The tiny eyes are covered with translucent scales, rendering this snake almost entirely blind. The eyes cannot form images, but are still capable of registering light intensity.

==Common names==
I. braminus is variously known as the brahminy blind snake, flowerpot snake, common blind snake, island blind snake, teliya snake, and Hawaiian blind snake. The moniker "flowerpot snake" derives from the snake's incidental introduction to various parts of the world through the plant trade. "Kurudi" is the common Malayalam term which refers to I. braminus. "Sirupaambu" is the common Tamil term which refers to I. braminus.

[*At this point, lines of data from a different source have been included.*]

[config.mk]
export PLATFORM = sky130hd
export DESIGN_NAME = bms_telemetry_frame_parser
export DESIGN_NICKNAME = d
export VERILOG_FILES = /design/src/design/bmstfp_pkg.sv /design/src/design/bmstfp_frame_mem.sv /design/src/design/bmstfp_rx.sv /design/src/design/bmstfp_emit.sv /design/src/design/bms_telemetry_frame_parser.sv
export SDC_FILE = /design/constraint.sdc
export NUM_CORES = 1
export LEC_CHECK = 0
export ABC_AREA = 1
export BUFFER_PORTS_ARGS = -buffer_cell sky130_fd_sc_hd__buf_2
export CAP_MARGIN = 25
export CORE_UTILIZATION = 55
export CTS_CLUSTER_SIZE = 10
export DETAILED_ROUTE_END_ITERATION = 10
export HOLD_SLACK_MARGIN = 0.06
export PLACE_DENSITY = 0.71
export SYNTH_ARGS = -nofsm -noshare
export SYNTH_HDL_FRONTEND = slang
export SYNTH_SLANG_ARGS = --single-unit
[constraint.sdc]
create_clock -name clk_i -period 3.3 [get_ports clk_i]
set_input_delay 0.165 -clock clk_i [delete_from_list [all_inputs] [get_ports clk_i]]
set_output_delay 0.165 -clock clk_i [all_outputs]
set_load 0.02 [all_outputs]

It may also be known as the iron wire snake.

==Distribution==
Most likely originally native to Africa and Asia, I. braminus is an introduced species in many parts of the world, including Australia, the Americas, and Oceania.

The vertical distribution is from sea level to 1,200 m in Sri Lanka and up to 1,500 m in Guatemala. The type locality given is "Vishakhapatam" [India].

===Native range===
In Africa, I. braminus has been reported in Uganda, DRC, Egypt, Kenya, Senegal, Benin, Togo, Nigeria, Ivory Coast, Cameroon, Zambia, Zimbabwe, Somalia, Zanzibar, Tanzania, Mozambique, South Africa (an isolated colony in Cape Town and Natal Midlands; about eight have been found in Lephalale, Limpopo Province at the Medupi Power Station during construction), Madagascar (Nossi Be), the Comoro Islands, Mauritius, the Mascarene Islands and the Seychelles. It has also been found in Libya.

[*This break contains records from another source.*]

<file path="config.mk">
export PLATFORM = sky130hd
export DESIGN_NAME = ultrasonic_echo_ranger
export DESIGN_NICKNAME = d
export VERILOG_FILES = /design/src/hw/rtl/uer_pkg.sv /design/src/hw/rtl/ultrasonic_echo_ranger.sv
export SDC_FILE = /design/constraint.sdc
export NUM_CORES = 1
export LEC_CHECK = 0
export BUFFER_PORTS_ARGS = -buffer_cell sky130_fd_sc_hd__buf_2
export CAP_MARGIN = 0
export CORE_MARGIN = 3
export CORE_UTILIZATION = 43
export CTS_BUF_LIST = sky130_fd_sc_hd__clkbuf_4 sky130_fd_sc_hd__clkbuf_8 sky130_fd_sc_hd__clkbuf_16
export DETAILED_ROUTE_END_ITERATION = 10
export REMOVE_ABC_BUFFERS = 1
export SYNTH_ARGS = -nofsm -noshare
export SYNTH_HDL_FRONTEND = slang
export SYNTH_SLANG_ARGS = --single-unit
export TNS_END_PERCENT = 30
</file>
<file path="constraint.sdc">
create_clock -name clk -period 8.6 [get_ports clk]
set_clock_uncertainty 0.1 [all_clocks]
set_input_delay 0.43 -clock clk [delete_from_list [all_inputs] [get_ports clk]]
set_output_delay 0.43 -clock clk [all_outputs]
set_load 0.02 [all_outputs]
</file>
<file path="src/hw/rtl/uer_pkg.sv">
package uer_pkg;

  localparam int COUNT_WIDTH_DEF = 16;

  localparam int TRIG_W = 8;
  localparam int TIMEOUT_W = 16;
  localparam int WIDTH_W = 16;
  localparam int DIST_W = 11;
  localparam int CFG_INDEX_W = 2;
  localparam int CFG_DATA_W = 16;

  localparam logic [TRIG_W-1:0] TRIGGER_TICKS_RST = 8'd20;
  localparam logic [TIMEOUT_W-1:0] RISE_TIMEOUT_RST = 16'd1000;
  localparam logic [TIMEOUT_W-1:0] ECHO_TIMEOUT_RST = 16'd30000;

  // Division by 58 as a multiply by ceil(2^22 / 58) and a shift; exact for 16-bit widths.
  localparam int RECIP_W = 17;
  localparam logic [RECIP_W-1:0] CM_RECIP = 17'd72316;
  localparam int CM_SHIFT = 22;
  localparam int PROD_W = WIDTH_W + RECIP_W;

  typedef enum logic [CFG_INDEX_W-1:0] {
    CFG_TRIGGER_TICKS = 2'd0,
    CFG_RISE_TIMEOUT  = 2'd1,
    CFG_ECHO_TIMEOUT  = 2'd2,
    CFG_UNUSED        = 2'd3
  } cfg_index_t;

  typedef enum logic [1:0] {
    PH_IDLE = 2'd0,
    PH_TRIG = 2'd1,
    PH_RISE = 2'd2,
    PH_HIGH = 2'd3
  } phase_t;

endpackage

</file>
<file path="src/hw/rtl/ultrasonic_echo_ranger.sv">
// Ultrasonic range measurement controller for an HC-SR04 style sensor.
// The input channel (in_valid, in_stall) carries one transaction per
// microsecond tick with start_req and the sampled echo_level. Every input
// transaction produces exactly one output transaction on (out_valid,
// out_stall) with the trigger pin level, done and failure flags, the echo
// width in microseconds, the distance in centimeters and the busy flag.
// The result of a tick appears in the cycle after it is accepted. A new tick
// can be accepted in every cycle, one tick per clock, unless the receiver stalls.
// The result register is the only buffer: while the receiver stalls and a
// result is waiting, in_stall is raised and no further tick is taken.
// The configuration channel (cfg_valid, cfg_ready, cfg_index, cfg_data) is
// always ready; index 0 sets the trigger length, 1 the rise timeout and 2 the
// echo timeout. Writes to other indexes are dropped.
// A synchronous reset returns the controller to idle, clears the pending
// result and restores the default configuration of 20, 1000 and 30000.
module ultrasonic_echo_ranger #(
  parameter int COUNT_WIDTH = uer_pkg::COUNT_WIDTH_DEF
) (
  input  logic                           clk,
  input  logic                           rst,
  input  logic                           in_valid,
  output logic                           in_stall,
  input  logic                           start_req,
  input  logic                           echo_level,
  output logic                           out_valid,
  input  logic                           out_stall,
  output logic                           trigger_level,
  output logic                           done_res,
  output logic                           failed,
  output logic [uer_pkg::WIDTH_W-1:0]    width_us,
  output logic [uer_pkg::DIST_W-1:0]     distance_cm,
  output logic                           busy_res,
  input  logic                           cfg_valid,
  output logic                           cfg_ready,
  input  logic [uer_pkg::CFG_INDEX_W-1:0] cfg_index,
  input  logic [uer_pkg::CFG_DATA_W-1:0]  cfg_data
);

  localparam int CMP_W = (COUNT_WIDTH + 1 > uer_pkg::TIMEOUT_W) ?
                         COUNT_WIDTH + 1 : uer_pkg::TIMEOUT_W;

  logic [uer_pkg::TRIG_W-1:0]    trigger_ticks;
  logic [uer_pkg::TIMEOUT_W-1:0] rise_timeout;
  logic [uer_pkg::TIMEOUT_W-1:0] echo_limit;

  uer_pkg::phase_t           phase;
  uer_pkg::phase_t           phase_next;
  logic [COUNT_WIDTH-1:0]    tick_count;
  logic [COUNT_WIDTH-1:0]    tick_count_next;

  logic                      accept;
  logic [COUNT_WIDTH:0]      count_inc;
  logic [CMP_W-1:0]          count_inc_cmp;
  logic                      trig_done;
  logic                      rise_fail;
  logic                      high_fail;
  logic                      first_high_fail;

  logic                      trig_d;
  logic                      done_d;
  logic                      fail_d;
  logic [uer_pkg::WIDTH_W-1:0] width_d;
  logic [uer_pkg::PROD_W-1:0]  dist_prod;

  assign cfg_ready = 1'b1;
  assign in_stall  = out_valid & out_stall;
  assign accept    = in_valid & ~in_stall;

  always_ff @(posedge clk) begin
    if (rst) begin
      trigger_ticks <= uer_pkg::TRIGGER_TICKS_RST;
      rise_timeout  <= uer_pkg::RISE_TIMEOUT_RST;
      echo_limit    <= uer_pkg::ECHO_TIMEOUT_RST;
    end else if (cfg_valid && cfg_ready) begin
      unique case (uer_pkg::cfg_index_t'(cfg_index))
        uer_pkg::CFG_TRIGGER_TICKS: trigger_ticks <= cfg_data[uer_pkg::TRIG_W-1:0];
        uer_pkg::CFG_RISE_TIMEOUT:  rise_timeout  <= cfg_data;
        uer_pkg::CFG_ECHO_TIMEOUT:  echo_limit    <= cfg_data;
        default: begin
        end
      endcase
    end
  end

  assign count_inc     = {1'b0, tick_count} + {{COUNT_WIDTH{1'b0}}, 1'b1};
  assign count_inc_cmp = CMP_W'(count_inc);

  assign trig_done = (CMP_W'(count_inc[COUNT_WIDTH-1:0]) >= CMP_W'(trigger_ticks)) ||
                     (count_inc[COUNT_WIDTH-1:0] == '0);
  assign rise_fail = (count_inc_cmp > CMP_W'(rise_timeout)) || count_inc[COUNT_WIDTH];
  assign high_fail = (count_inc_cmp > CMP_W'(echo_limit)) || count_inc[COUNT_WIDTH];
  assign first_high_fail = (echo_limit == '0);

  always_comb begin
    phase_next      = phase;
    tick_count_next = tick_count;
    unique case (phase)
      uer_pkg::PH_IDLE: begin
        tick_count_next = '0;
        if (start_req) begin
          if (trigger_ticks <= uer_pkg::TRIG_W'(1)) begin
            phase_next = uer_pkg::PH_RISE;
          end else begin
            phase_next      = uer_pkg::PH_TRIG;
            tick_count_next = COUNT_WIDTH'(1);
          end
        end
      end
      uer_pkg::PH_TRIG: begin
        if (trig_done) begin
          phase_next      = uer_pkg::PH_RISE;
          tick_count_next = '0;
        end else begin
          tick_count_next = count_inc[COUNT_WIDTH-1:0];
        end
      end
      uer_pkg::PH_RISE: begin
        if (echo_level) begin
          if (first_high_fail) begin
            phase_next      = uer_pkg::PH_IDLE;
            tick_count_next = '0;
          end else begin
            phase_next      = uer_pkg::PH_HIGH;
            tick_count_next = COUNT_WIDTH'(1);
          end
        end else if (rise_fail) begin
          phase_next      = uer_pkg::PH_IDLE;
          tick_count_next = '0;
        end else begin
          tick_count_next = count_inc[COUNT_WIDTH-1:0];
        end
      end
      uer_pkg::PH_HIGH: begin
        if (echo_level && !high_fail) begin
          tick_count_next = count_inc[COUNT_WIDTH-1:0];
        end else begin
          phase_next      = uer_pkg::PH_IDLE;
          tick_count_next = '0;
        end
      end
      default: begin
        phase_next      = uer_pkg::PH_IDLE;
        tick_count_next = '0;
      end
    endcase
  end

  always_comb begin
    trig_d  = 1'b0;
    done_d  = 1'b0;
    fail_d  = 1'b0;
    width_d = '0;
    unique case (phase)
      uer_pkg::PH_IDLE: begin
        trig_d = start_req;
      end
      uer_pkg::PH_TRIG: begin
        trig_d = 1'b1;
      end
      uer_pkg::PH_RISE: begin
        if (echo_level) begin
          done_d = first_high_fail;
          fail_d = first_high_fail;
        end else begin
          done_d = rise_fail;
          fail_d = rise_fail;
        end
      end
      uer_pkg::PH_HIGH: begin
        if (echo_level) begin
          done_d = high_fail;
          fail_d = high_fail;
        end else begin
          done_d  = 1'b1;
          width_d = uer_pkg::WIDTH_W'(tick_count);
        end
      end
      default: begin
      end
    endcase
  end

  assign dist_prod = uer_pkg::PROD_W'(width_d) * uer_pkg::PROD_W'(uer_pkg::CM_RECIP);

  always_ff @(posedge clk) begin
    if (rst) begin
      phase      <= uer_pkg::PH_IDLE;
      tick_count <= '0;
      out_valid  <= 1'b0;
    end else begin
      if (accept) begin
        phase      <= phase_next;
        tick_count <= tick_count_next;
        out_valid  <= 1'b1;
      end else if (!out_stall) begin
        out_valid  <= 1'b0;
      end
    end
  end

  always_ff @(posedge clk) begin
    if (accept) begin
      trigger_level <= trig_d;
      done_res      <= done_d;
      failed        <= fail_d;
      width_us      <= width_d;
      distance_cm   <= uer_pkg::DIST_W'(dist_prod >> uer_pkg::CM_SHIFT);
      busy_res      <= (phase_next != uer_pkg::PH_IDLE);
    end
  end

endmodule

</file>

In Asia, it occurs in the Arabian Peninsula, Lebanon, Iran, Iraq, Philippines, Pakistan, Nepal, mainland India (as well as the Andaman Islands, the Nicobar Islands, and the Lakshadweep Islands, where it is the only snake reported), the Maldives, Sri Lanka, Bangladesh, Myanmar, Singapore, the Malay Peninsula, Thailand, Cambodia, Vietnam, Laos, southern China (including Hainan), Hong Kong, Taiwan, and Japan (in the Ryukyu Islands of Okinawashima and Miyakoshima).

In Maritime Southeast Asia, it occurs on Sumatra and nearby islands (the Riau Archipelago, Bangka, Belitung and Nias), Borneo, Sulawesi, the Philippines, Java, Bali, Flores, East Timor, the Kai Islands, the Aru Islands, New Guinea (Western Papua and Papua New Guinea), New Britain, and Bougainville Island.

It also occurs in the Cocos (Keeling) Islands, and on Christmas Island.

===Introduced range===
In Australia, I. braminus occurs in the Northern Territory near Darwin, and in parts of Queensland.

In Oceania, it occurs on Papua New Guinea, Palau, Guam, Fiji, Saipan, the Hawaiian Islands and Tahiti in French Polynesia.

In the Americas, it occurs in the United States (California, Connecticut, Florida, Georgia, Louisiana, Massachusetts, Arizona, Hawaii and Texas), western and southern Mexico, Guatemala, Belize, Colombia, Barbados and on the Cayman Islands, as well as the Turks and Caicos Islands. It has also been spotted in the Okanagan in B.C., Canada.

In Europe, it has been found in Spain (in the Canary Islands of Tenerife and Gran Canaria), in Italy (on the island of Ischia), and in Malta; it is believed to have been introduced in soil imported with potted plants, and has been labeled potentially invasive to native fauna.

==Habitat==
Usually, the brahminy blind snake occurs in urban and agricultural areas. This species of snake lives underground in ant and termite nests. It is also found under logs, moist leaves, stones and humus in wet forest, dry jungle, abandoned buildings, and even city gardens. The distribution and survival of this group of blind snakes directly reflect soil humidity and temperature.

==Feeding==
The diet of I. braminus consists of the larvae, eggs, and pupae of ants and termites.

==Reproduction==
I. braminus is parthenogenetic, and all specimens collected so far have been female. It lays eggs or may bear live young. Up to eight offspring are produced, all female and genetically identical. They are triploid, and it has been proposed that the species be transferred to a new genus as Virgotyphlops braminus because of its obligate parthenogenetic nature.